- What the task asks -
Which lines of the entries below include "level"? List them all.

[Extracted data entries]
=====

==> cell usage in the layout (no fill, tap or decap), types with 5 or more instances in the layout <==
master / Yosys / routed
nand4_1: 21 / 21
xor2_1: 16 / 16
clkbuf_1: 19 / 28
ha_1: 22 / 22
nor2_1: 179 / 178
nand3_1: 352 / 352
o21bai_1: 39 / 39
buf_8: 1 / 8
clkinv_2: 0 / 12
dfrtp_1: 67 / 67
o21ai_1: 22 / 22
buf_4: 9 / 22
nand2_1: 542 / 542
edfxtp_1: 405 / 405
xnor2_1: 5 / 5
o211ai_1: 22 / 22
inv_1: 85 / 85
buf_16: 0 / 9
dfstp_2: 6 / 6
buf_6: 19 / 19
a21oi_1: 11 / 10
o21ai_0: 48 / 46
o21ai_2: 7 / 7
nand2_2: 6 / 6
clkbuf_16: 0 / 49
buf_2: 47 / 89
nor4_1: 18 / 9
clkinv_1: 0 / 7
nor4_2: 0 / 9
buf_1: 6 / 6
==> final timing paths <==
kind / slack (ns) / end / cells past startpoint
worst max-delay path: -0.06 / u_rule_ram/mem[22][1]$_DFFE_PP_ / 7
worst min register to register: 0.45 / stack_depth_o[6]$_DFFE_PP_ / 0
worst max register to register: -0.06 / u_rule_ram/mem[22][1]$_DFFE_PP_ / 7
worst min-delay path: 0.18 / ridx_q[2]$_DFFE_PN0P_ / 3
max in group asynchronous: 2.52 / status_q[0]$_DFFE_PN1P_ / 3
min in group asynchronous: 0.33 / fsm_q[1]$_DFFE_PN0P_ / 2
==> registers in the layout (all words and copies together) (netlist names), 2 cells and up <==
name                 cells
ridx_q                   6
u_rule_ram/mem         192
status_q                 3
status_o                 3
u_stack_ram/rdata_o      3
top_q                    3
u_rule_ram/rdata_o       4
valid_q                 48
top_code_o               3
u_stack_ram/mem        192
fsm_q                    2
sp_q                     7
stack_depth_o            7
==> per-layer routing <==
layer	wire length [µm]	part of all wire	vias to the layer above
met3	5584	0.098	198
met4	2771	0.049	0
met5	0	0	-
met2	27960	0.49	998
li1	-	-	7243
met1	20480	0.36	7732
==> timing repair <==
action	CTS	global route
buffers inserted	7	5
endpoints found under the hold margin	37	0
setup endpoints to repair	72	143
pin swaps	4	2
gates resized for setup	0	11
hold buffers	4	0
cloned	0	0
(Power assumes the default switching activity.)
$ cat config.mk
export PLATFORM = sky130hd
export DESIGN_NAME = leb128_and_fixed_field_decoder_flat
export DESIGN_NICKNAME = d
export VERILOG_FILES = /design/src/leb_pkg.sv /design/src/leb_if.sv /design/src/leb_front.sv /design/src/leb_queue.sv /design/src/leb_back.sv /design/src/leb128_and_fixed_field_decoder.sv /design/src/flat_wrapper.sv
export SDC_FILE = /design/constraint.sdc
export NUM_CORES = 1
export LEC_CHECK = 0
export ABC_AREA = 1
export BUFFER_PORTS_ARGS = -buffer_cell sky130_fd_sc_hd__buf_2
export CORE_UTILIZATION = 56
export DETAILED_ROUTE_END_ITERATION = 8
export GPL_TIMING_DRIVEN = 1
export PLACE_DENSITY = 0.74
export SLEW_MARGIN = 15
export SYNTH_ARGS = -nofsm -noshare
export SYNTH_HDL_FRONTEND = slang
export SYNTH_SLANG_ARGS = --single-unit
$ cat constraint.sdc
create_clock -name i_clk -period 4 [get_ports i_clk]
set_input_delay 0.6 -clock i_clk [delete_from_list [all_inputs] [get_ports i_clk]]
set_output_delay 0.6 -clock i_clk [all_outputs]
set_load 0.03 [all_outputs]
$ cat src/leb_pkg.sv
`timescale 1ns / 1ps

package leb_pkg;

    localparam int LEB_WIDTH = 32;
    localparam logic [63:0] LEB_MASK = {64{1'b1}} >> (64 - LEB_WIDTH);
    localparam int QDEPTH = 4;
    localparam int QPTR_W = $clog2(QDEPTH);

    typedef enum logic [3:0] {
        K_ULEB   = 4'd0,
        K_ULEBM1 = 4'd1,
        K_SLEB   = 4'd2,
        K_U64    = 4'd3,
        K_S64    = 4'd4,
        K_U32    = 4'd5,
        K_S32    = 4'd6,
        K_U16    = 4'd7,
        K_S16    = 4'd8,
        K_U8     = 4'd9,
        K_S8     = 4'd10
    } t_kind;

    typedef struct packed {
        logic [7:0] data;
        t_kind      kind;
        logic [3:0] idx;
        logic       order;
        logic       fin;
        logic       trunc;
    } t_cmd;

    function automatic logic [3:0] fixed_bytes(input t_kind kind);
        logic [3:0] n;
        case (kind)
            K_U64, K_S64: n = 4'd8;
            K_U32, K_S32: n = 4'd4;
            K_U16, K_S16: n = 4'd2;
            default:      n = 4'd1;
        endcase
        return n;
    endfunction

endpackage

$ cat src/leb_if.sv
`timescale 1ns / 1ps

interface leb_in_if;
    logic       valid;
    logic       ready;
    logic [7:0] data_byte;
    logic [3:0] mode;
    logic       region_end;

    modport source (output valid, data_byte, mode, region_end, input ready);
    modport sink (input valid, data_byte, mode, region_end, output ready);
endinterface

interface leb_out_if;
    logic        valid;
    logic        ready;
    logic [63:0] value;
    logic        truncated;

    modport source (output valid, value, truncated, input ready);
    modport sink (input valid, value, truncated, output ready);
endinterface

$ cat src/leb_front.sv
`timescale 1ns / 1ps

module leb_front
    import leb_pkg::*;
(
    input  logic       i_clk,
    input  logic       i_rst_n,
    input  logic       i_valid,
    input  logic [7:0] i_data_byte,
    input  logic [3:0] i_mode,
    input  logic       i_region_end,
    input  logic       i_byte_order,
    input  logic       i_q_full,
    output logic       o_ready,
    output logic       o_push,
    output t_cmd       o_cmd
);

    logic       r_in_field;
    logic       n_in_field;
    t_kind      r_kind;
    t_kind      n_kind;
    logic [3:0] r_idx;
    logic [3:0] n_idx;

    logic       accept;
    logic       drop;
    t_kind      kind;
    logic [3:0] idx;
    logic       done;
    logic       fin;

    assign o_ready = !i_q_full;
    assign accept  = i_valid && o_ready;

    always_comb begin
        kind = r_in_field ? r_kind : t_kind'(i_mode);
        idx  = r_in_field ? r_idx : 4'd0;
        drop = !r_in_field && (i_mode > K_S8);
        if (kind <= K_SLEB) begin
            done = !i_data_byte[7];
        end else begin
            done = (5'(idx) + 5'd1) >= 5'(fixed_bytes(kind));
        end
        fin = done || i_region_end;

        o_push        = accept && !drop;
        o_cmd.data    = i_data_byte;
        o_cmd.kind    = kind;
        o_cmd.idx     = idx;
        o_cmd.order   = i_byte_order;
        o_cmd.fin     = fin;
        o_cmd.trunc   = !done && i_region_end;

        n_in_field = r_in_field;
        n_kind     = r_kind;
        n_idx      = r_idx;
        if (o_push) begin
            n_kind = kind;
            if (fin) begin
                n_in_field = 1'b0;
                n_idx      = 4'd0;
            end else begin
                n_in_field = 1'b1;
                n_idx      = (idx == 4'd15) ? idx : idx + 4'd1;
            end
        end
    end

    always_ff @(posedge i_clk) begin
        if (!i_rst_n) begin
            r_in_field <= 1'b0;
            r_kind     <= K_ULEB;
            r_idx      <= 4'd0;
        end else begin
            r_in_field <= n_in_field;
            r_kind     <= n_kind;
            r_idx      <= n_idx;
        end
    end

endmodule

$ cat src/leb_queue.sv
`timescale 1ns / 1ps

module leb_queue
    import leb_pkg::*;
(
    input  logic i_clk,
    input  logic i_rst_n,
    input  logic i_push,
    input  t_cmd i_cmd,
    input  logic i_pop,
    output logic o_full,
    output logic o_valid,
    output t_cmd o_cmd
);

    t_cmd              r_mem [QDEPTH];
    logic [QPTR_W-1:0] r_wr_ptr;
    logic [QPTR_W-1:0] r_rd_ptr;
    logic [QPTR_W:0]   r_count;

    logic do_push;
    logic do_pop;

    assign o_full  = r_count == (QPTR_W + 1)'(QDEPTH);
    assign o_valid = r_count != '0;
    assign o_cmd   = r_mem[r_rd_ptr];
    assign do_push = i_push && !o_full;
    assign do_pop  = i_pop && o_valid;

    always_ff @(posedge i_clk) begin
        if (do_push) begin
            r_mem[r_wr_ptr] <= i_cmd;
        end
    end

    always_ff @(posedge i_clk) begin
        if (!i_rst_n) begin
            r_wr_ptr <= '0;
            r_rd_ptr <= '0;
            r_count  <= '0;
        end else begin
            if (do_push) begin
                r_wr_ptr <= r_wr_ptr + QPTR_W'(1);
            end
            if (do_pop) begin
                r_rd_ptr <= r_rd_ptr + QPTR_W'(1);
            end
            if (do_push && !do_pop) begin
                r_count <= r_count + (QPTR_W + 1)'(1);
            end else if (do_pop && !do_push) begin
                r_count <= r_count - (QPTR_W + 1)'(1);
            end
        end
    end

endmodule

$ cat src/leb_back.sv
`timescale 1ns / 1ps

module leb_back
    import leb_pkg::*;
(
    input  logic        i_clk,
    input  logic        i_rst_n,
    input  logic        i_valid,
    input  t_cmd        i_cmd,
    output logic        o_pop,
    output logic        o_valid,
    output logic [63:0] o_value,
    output logic        o_truncated,
    input  logic        i_ready
);

    logic [63:0] r_acc;
    logic [63:0] n_acc;
    logic        r_out_valid;
    logic [63:0] r_out_value;
    logic        r_out_trunc;

    logic [6:0]  shift;
    logic [6:0]  top;
    logic [63:0] filled;
    logic [63:0] sleb;
    logic [63:0] result;

    assign o_pop       = i_valid && (!i_cmd.fin || !r_out_valid || i_ready);
    assign o_valid     = r_out_valid;
    assign o_value     = r_out_value;
    assign o_truncated = r_out_trunc;

    always_comb begin
        shift  = 7'(i_cmd.idx) * 7'd7;
        top    = shift + 7'd7;
        n_acc  = r_acc;
        filled = '0;
        sleb   = '0;
        result = '0;
        if (i_cmd.kind <= K_SLEB) begin
            if (shift < 7'(LEB_WIDTH)) begin
                n_acc = (r_acc | (64'(i_cmd.data[6:0]) << shift)) & LEB_MASK;
            end
            filled = (top >= 7'(LEB_WIDTH)) ? LEB_MASK : ~({64{1'b1}} << top);
            sleb   = n_acc | (i_cmd.data[6] ? (LEB_MASK & ~filled) : 64'd0);
            sleb   = sleb | (sleb[LEB_WIDTH-1] ? ~LEB_MASK : 64'd0);
            case (i_cmd.kind)
                K_ULEB:   result = n_acc;
                K_ULEBM1: result = (n_acc - 64'd1) & LEB_MASK;
                default:  result = sleb;
            endcase
        end else begin
            if (i_cmd.order) begin
                n_acc = {r_acc[55:0], i_cmd.data};
            end else begin
                n_acc = r_acc | (64'(i_cmd.data) << {i_cmd.idx[2:0], 3'b000});
            end
            case (i_cmd.kind)
                K_U64, K_S64: result = n_acc;
                K_U32:        result = {32'd0, n_acc[31:0]};
                K_S32:        result = {{32{n_acc[31]}}, n_acc[31:0]};
                K_U16:        result = {48'd0, n_acc[15:0]};
                K_S16:        result = {{48{n_acc[15]}}, n_acc[15:0]};
                K_U8:         result = {56'd0, n_acc[7:0]};
                default:      result = {{56{n_acc[7]}}, n_acc[7:0]};
            endcase
        end
        if (i_cmd.trunc) begin
            result = (i_cmd.kind == K_ULEBM1) ? LEB_MASK : 64'd0;
        end
    end

    always_ff @(posedge i_clk) begin
        if (!i_rst_n) begin
            r_acc       <= '0;
            r_out_valid <= 1'b0;
        end else begin
            if (o_pop) begin
                r_acc <= i_cmd.fin ? 64'd0 : n_acc;
            end
            if (o_pop && i_cmd.fin) begin
                r_out_valid <= 1'b1;
            end else if (i_ready) begin
                r_out_valid <= 1'b0;
            end
        end
    end

    always_ff @(posedge i_clk) begin
        if (o_pop && i_cmd.fin) begin
            r_out_value <= result;
            r_out_trunc <= i_cmd.trunc;
        end
    end

endmodule

$ cat src/leb128_and_fixed_field_decoder.sv
`timescale 1ns / 1ps

// Decodes a byte stream into LEB128 fields (unsigned, unsigned minus one,
// signed) and fixed 8- to 64-bit fields, taking one byte per cycle while the
// command queue has room. The mode is read on the first byte of each field;
// unknown modes on a first byte are dropped. A field cut off by region_end
// yields zero (all ones over the LEB width for the minus-one kind) with
// truncated set. Accepted bytes are written into the command queue; the back
// accumulator registers a field's result onto the output on popping its last
// byte. The input stays ready while the four-item command queue between the
// front classifier and the back accumulator has room, so a stalled output
// holds back the input only once the queue is full. The byte_order register
// is sampled per byte and may only be written while the block is idle.
module leb128_and_fixed_field_decoder
    import leb_pkg::*;
(
    input  logic i_clk,
    input  logic i_rst_n,
    input  logic i_cfg_we,
    input  logic i_cfg_wdata,
    leb_in_if.sink    i_in,
    leb_out_if.source o_out
);

    logic r_byte_order;
    logic q_full;
    logic push;
    t_cmd push_cmd;
    logic pop;
    logic q_valid;
    t_cmd q_cmd;

    always_ff @(posedge i_clk) begin
        if (!i_rst_n) begin
            r_byte_order <= 1'b0;
        end else if (i_cfg_we) begin
            r_byte_order <= i_cfg_wdata;
        end
    end

    leb_front u_front (
        .i_clk        (i_clk),
        .i_rst_n      (i_rst_n),
        .i_valid      (i_in.valid),
        .i_data_byte  (i_in.data_byte),
        .i_mode       (i_in.mode),
        .i_region_end (i_in.region_end),
        .i_byte_order (r_byte_order),
        .i_q_full     (q_full),
        .o_ready      (i_in.ready),
        .o_push       (push),
        .o_cmd        (push_cmd)
    );

    leb_queue u_queue (
        .i_clk   (i_clk),
        .i_rst_n (i_rst_n),
        .i_push  (push),
        .i_cmd   (push_cmd),
        .i_pop   (pop),
        .o_full  (q_full),
        .o_valid (q_valid),
        .o_cmd   (q_cmd)
    );

    leb_back u_back (
        .i_clk       (i_clk),
        .i_rst_n     (i_rst_n),
        .i_valid     (q_valid),
        .i_cmd       (q_cmd),
        .o_pop       (pop),
        .o_valid     (o_out.valid),
        .o_value     (o_out.value),
        .o_truncated (o_out.truncated),
        .i_ready     (o_out.ready)
    );

endmodule

$ cat src/flat_wrapper.sv
// flat-port wrapper written by rule: the top's interface ports become plain ports
module leb128_and_fixed_field_decoder_flat import leb_pkg::*;
  (i_clk, i_rst_n, i_cfg_we, i_cfg_wdata, i_in_valid, i_in_data_byte, i_in_mode, i_in_region_end, i_in_ready, o_out_valid, o_out_value, o_out_truncated, o_out_ready);
  leb_in_if i_in_i ();
  leb_out_if o_out_i ();
  input  logic i_clk;
  input  logic i_rst_n;
  input  logic i_cfg_we;
  input  logic i_cfg_wdata;
  input wire logic [$bits(i_in_i.valid)-1:0] i_in_valid;
  input wire logic [$bits(i_in_i.data_byte)-1:0] i_in_data_byte;
  input wire logic [$bits(i_in_i.mode)-1:0] i_in_mode;
  input wire logic [$bits(i_in_i.region_end)-1:0] i_in_region_end;
  output wire logic [$bits(i_in_i.ready)-1:0] i_in_ready;
  output wire logic [$bits(o_out_i.valid)-1:0] o_out_valid;
  output wire logic [$bits(o_out_i.value)-1:0] o_out_value;
  output wire logic [$bits(o_out_i.truncated)-1:0] o_out_truncated;
  input wire logic [$bits(o_out_i.ready)-1:0] o_out_ready;
  assign i_in_i.valid = i_in_valid;
  assign i_in_i.data_byte = i_in_data_byte;
  assign i_in_i.mode = i_in_mode;
  assign i_in_i.region_end = i_in_region_end;
  assign i_in_ready = i_in_i.ready;
  assign o_out_valid = o_out_i.valid;
  assign o_out_value = o_out_i.value;
  assign o_out_truncated = o_out_i.truncated;
  assign o_out_i.ready = o_out_ready;
  leb128_and_fixed_field_decoder u_core (.i_clk(i_clk), .i_rst_n(i_rst_n), .i_cfg_we(i_cfg_we), .i_cfg_wdata(i_cfg_wdata), .i_in(i_in_i), .o_out(o_out_i));
endmodule
# After elaboration in Yosys (flattened, before gate mapping)

Memories as Yosys holds them, arrays and structs flattened. A register that Yosys moved wholly into a read port is not among the register bits.
Cells that the tools add are included.

$mul: 1
Mux-type cells: 29
Magnitude comparators: 6
Div/mod/pow operators: 0
$add $sub $neg: 8
Bitwise operators: 6
Reductions and logical operators: 30
Equality and inequality tests: 16
Shifts and indexed selects: 3

Operators with widths:

| kind                  | number |
|---|---|
| $mux 64               | 8 |
| $pmux 64 s6           | 1 |
| $or 64x64->64         | 2 |
| $pmux 64 s2           | 1 |
| $mux 32               | 3 |
| $not 32->32           | 2 |
| $or 64x32->64         | 1 |
| $shl 64x7->32 const A | 1 |
| $shl 8x6->64          | 1 |
| $eq 4x3->1 const B    | 8 |
| $or 32x32->32         | 1 |
| $shl 7x7->32          | 1 |
| $sub 32x1->32 const B | 1 |
| $mux 4                | 5 |
| $eq 4x4->1 const B    | 4 |
| $pmux 4 s3            | 1 |
| $logic_and 1x1->1     | 10 |
| $logic_not 1->1       | 9 |
| $eq 4x2->1 const B    | 2 |
| $le 4x2->1 const B    | 2 |
| $reduce_or 2->1       | 4 |
| $add 7x3->7 const B   | 1 |
| $ge 7x6->1 const B    | 1 |
| $lt 7x6->1 const B    | 1 |
| 17 further kinds      | 28 |

Input port bits: 19
Bits in latches: 0
Bits in registers: 147
Memories: 1
Bits in read-only memories: 0
RAM bits: 76

Memories:

| memory               | depth | bits a word | read ports | clocked after memory_dff | wr ports | RTL line        | RTL |
|---|---|---|---|---|---|---|---|
| u_core.u_queue.r_mem | 4     | 19          | 1          | 1                        | 1        | leb_queue.sv:16 | `t_cmd r_mem [QDEPTH];` |

# Longest topological paths before layout

Gate-level depths: netlist of the first run.

Depth in word-level cells: 13
Depth in mapped cells: 30
Mapped depth without buffers: 27

# Cells and area by module

From an unflattened synthesis of the first run, not the netlist that was laid out.

Cells, all modules: 2117
Area, all modules: 15112.0 µm²

By module, submodules not included:

| module                         | times used | seq. area each (µm²) | cells an instance | area an instance (µm²) |
|---|---|---|---|---|
| leb_back                       | 1          | 3253.1               | 1736              | 10840.4 |
| leb_queue                      | 1          | 2462.4               | 253               | 3350.7 |
| leb_front                      | 1          | 180.2                | 122               | 879.6 |
| leb128_and_fixed_field_decoder | 1          | 20.0                 | 6                 | 41.3 |

# Worst setup path after synthesis of the first run

No wires, ideal clock.

Path type: register to register
Start: reg (tool-made name)
End: reg u_core.u_back.r_out_value[28], in the netlist u_core.u_back.o_value[28], data pin
Data arrival time: 4.194 ns
Path slack: -0.458 ns
Period minus slack after synthesis: 4.458 ns
Buffers on the path: 5
Stages on the path, launching flop included: 27
Cells stage by stage: dfxtp_1 > buf_4 > inv_2 > buf_2 > nand2_1 > nand2_2 > buf_2 > buf_2 > fa_1 > ha_1 > fa_1 > a21oi_1 > nand3_2 > buf_6 > o21ai_2 > inv_1 > ha_1 > nand2_1 > nor2_4 > nand3_2 > nor2_2 > nand2_1 > nand2_1 > nand2_1 > nand2_1 > nand2_1 > nand2_1

RTL lines:

| what                   | RTL line       | RTL |
|---|---|---|
| end signal: assignment | leb_back.sv:92 | `r_out_value <= result;` |
| end: declaration       | leb_back.sv:20 | `logic [63:0] r_out_value;` |

==> metrics.cfg, run 1 <==
[floorplanning]
core_sq_um=25200
dieArea_sq_um=26400
pin_count=86
initial_core_util_pct=57.2
die_x_um=162
std_cell_rows=58
die_h_um=162

[cts]
cts_tree=done
clkTransAtPathRegs_ps=70
cts.path.max_buffers=3
ctsRootBufferMaster=clkbuf_16
insertion_delay_ps=570
cts_num_sinks=225
cts-buffers-inserted=26
htreeDepth=1

[synth]
synth_compound_area_share_pct=16.0
synth.area.mux_share_pct=0
yosysSeqAreaShare_pct=41.1
synth_xor_area_share_pct=0.895
post_synth_num_cell_types=52
synth_area_sq_um=14400
yosys_register_bits=225
synth_top_family_by_area=simple AND/OR/NAND/NOR gates
synth_fa_ha_area_share_pct=2.26
synthCells=2023
synth_simple_gate_area_share_pct=32.3
avgSynthCellArea_sq_um=7.12
synth.yosys.warnings=0
synth_nets=2065

[global_routing]
grt_pass1_wl_mm=77.5
grt_start_max_net_pins=65
antenna_found_initial=0
grt_usage_pct=38.2
gr-total-overflow=0
grt_pass1_vias=13766

[timing]
setup_viol_count_final=0
finClkSkew_ps=18.8
min_period_ps=3920
tightest_slew_ps=1050
max_freq_ghz=0.255
rsz0062_at_grt=yes
hold_viol=0
slew_headroom_pct=29.7
period_share_pct=98.0
slew_violations=0

[run_status]
status=complete, no violations

[worst_setup_path]
arrival_ps=4320
reg2reg_slack_ps=80
critPathCaptureType=flip-flop
crit_required_ps=4400
start_kind=flip-flop
crit_type=flip-flop to flip-flop
critPathMaxFanout=12

[cells_and_area]
fin_nets=2210
design_area_sq_um=17300
antenna_cells=0
drive_gt1_share_pct=20.3
syn_to_final_growth_pct=20.3
fill_cells=2110

[detailed_routing]
dr.first_iter.drc_count=2219
detail-route-antenna-nets=0
drc=0
first_pass_iters=7
wl_per_cell_um=20.7
drt_wl_total_mm=52.1
num_vias=15285
via_per_inst=6.07

[placement]
io_buffers=85
placed_area_sq_um=15700
routabilityCongestion=1.02
place_hpwl_mm=35.6

[flow_run]
drv_cap=0

[min_path]
hold_class=primary input to flip-flop

==> final timing paths <==
path,depth (start not counted),endpoint,from
max,20,u_core.u_back.o_value[3],flip-flop
max reg2reg,20,u_core.u_back.o_value[3],flip-flop
min,2,u_core.r_byte_order,i_cfg_we
min reg2reg,2,u_core.u_front.r_kind[0],u_core.u_front.r_kind[0]
==> cell usage in the layout (no fill, tap or decap), drive strengths merged <==
cell type / synthesis / layout
a211oi: 1 / 1
a21boi: 2 / 2
a21o: 1 / 1
a21oi: 136 / 136
a311o: 8 / 8
a31oi: 15 / 15
a32oi: 2 / 2
a41oi: 4 / 4
and2: 2 / 2
buf: 57 / 232
bufinv: 0 / 7
clkbuf: 62 / 32
clkinv: 1 / 8
clkinvlp: 0 / 5
dfxtp: 84 / 84
edfxtp: 141 / 141
fa: 5 / 5
ha: 18 / 18
inv: 128 / 128
nand2: 669 / 669
nand3: 187 / 188
nand3b: 5 / 5
nand4: 15 / 15
nor2: 214 / 214
nor3: 3 / 3
o211a: 1 / 1
o211ai: 33 / 33
o21a: 3 / 3
o21ai: 208 / 208
o22ai: 1 / 1
o31ai: 2 / 2
or2: 2 / 2
xnor2: 3 / 3
xor2: 10 / 10
==> metrics by stage <==
step / setup WS, ps / util (%) / hold slack (ps) / TNS, ps / cells
floorplan: 12.3 / - / 429 / 0 / 2023
global placement: -10.8 / 62.2 / 444 / -16.6 / 2440
detailed placement: 1.44 / 62.2 / 448 / 0 / 2440
CTS: -11.9 / 66.1 / 237 / -20.9 / 2488
global route: -130 / 68.8 / 237 / -1590 / 2518
finish: 78.9 / 68.8 / 246 / 0 / 2518
==> layout make-up <==
class                      count  area [sq um]  share of cell area [%]
multi-input combinational   1551          7800                    45.0
tap                          330           413                    2.38
sequential                   225          5920                    34.2
clock buffer                  29           672                    3.88
inverter                     129           500                    2.89
clock inverter                19           312                    1.80
timing repair buffer         235          1710                    9.89
==> critical path, cell delays in order, from the launching register on <==
cell and delay (ps):
dfxtp_4 420, inv_6 70, nand2_1 80, nand3_2 70, nand2_2 100, inv_4 50
fa_1 480, ha_2 220, fa_2 570, inv_1 40, nor2_1 130, nand4_1 100
buf_4 180, xor2_4 160, nor2_2 120, nand2_4 100, nor2_8 170, nand2_4 100
o211ai_1 380, nand3_1 130, nand2_1 80
==> metal layers <==
metal | track usage [%] | up-vias | part of all wire, %
met4 | 18.4 | 2 | 5.4
met2 | 60.0 | 1083 | 45
li1 | - | 7075 | -
met5 | 1.52 | - | 0.094
met1 | 50.3 | 6932 | 38
met3 | 7.79 | 193 | 12
==> cells in the mapped netlist, drive strengths merged <==
cell type | count | area (sq um)
a41oi | 4 | 35.0
nor3 | 3 | 15.0
o21a | 3 | 22.5
o21ai | 208 | 1040
nand3 | 187 | 991
nand4 | 15 | 100
ha | 18 | 225
edfxtp | 141 | 4230
or2 | 2 | 12.5
o31ai | 2 | 15.0
clkinv | 1 | 3.75
a31oi | 15 | 100
a211oi | 1 | 7.51
a311o | 8 | 80.1
clkbuf | 62 | 233
nor2 | 214 | 917
fa | 5 | 100
o211a | 1 | 10.0
a21o | 1 | 7.51
buf | 57 | 350
o211ai | 33 | 248
inv | 128 | 483
xnor2 | 3 | 33.8
nand2 | 669 | 2570
and2 | 2 | 12.5
o22ai | 1 | 6.26
a32oi | 2 | 25.0
a21boi | 2 | 15.0
a21oi | 136 | 684
nand3b | 5 | 37.5
xor2 | 10 | 95.1
dfxtp | 84 | 1680
==> logic make-up after synthesis <==
logic type,Yosys count
AO/OA/AOI/OAI,417
XOR/XNOR,13
flip-flops,225
buffers and inverters,248
AND/OR/NAND/NOR,1097
adder cells (fa/ha/maj),23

=====

- Solution to this task -
Gate-level depths: netlist of the first run.
Depth in word-level cells: 13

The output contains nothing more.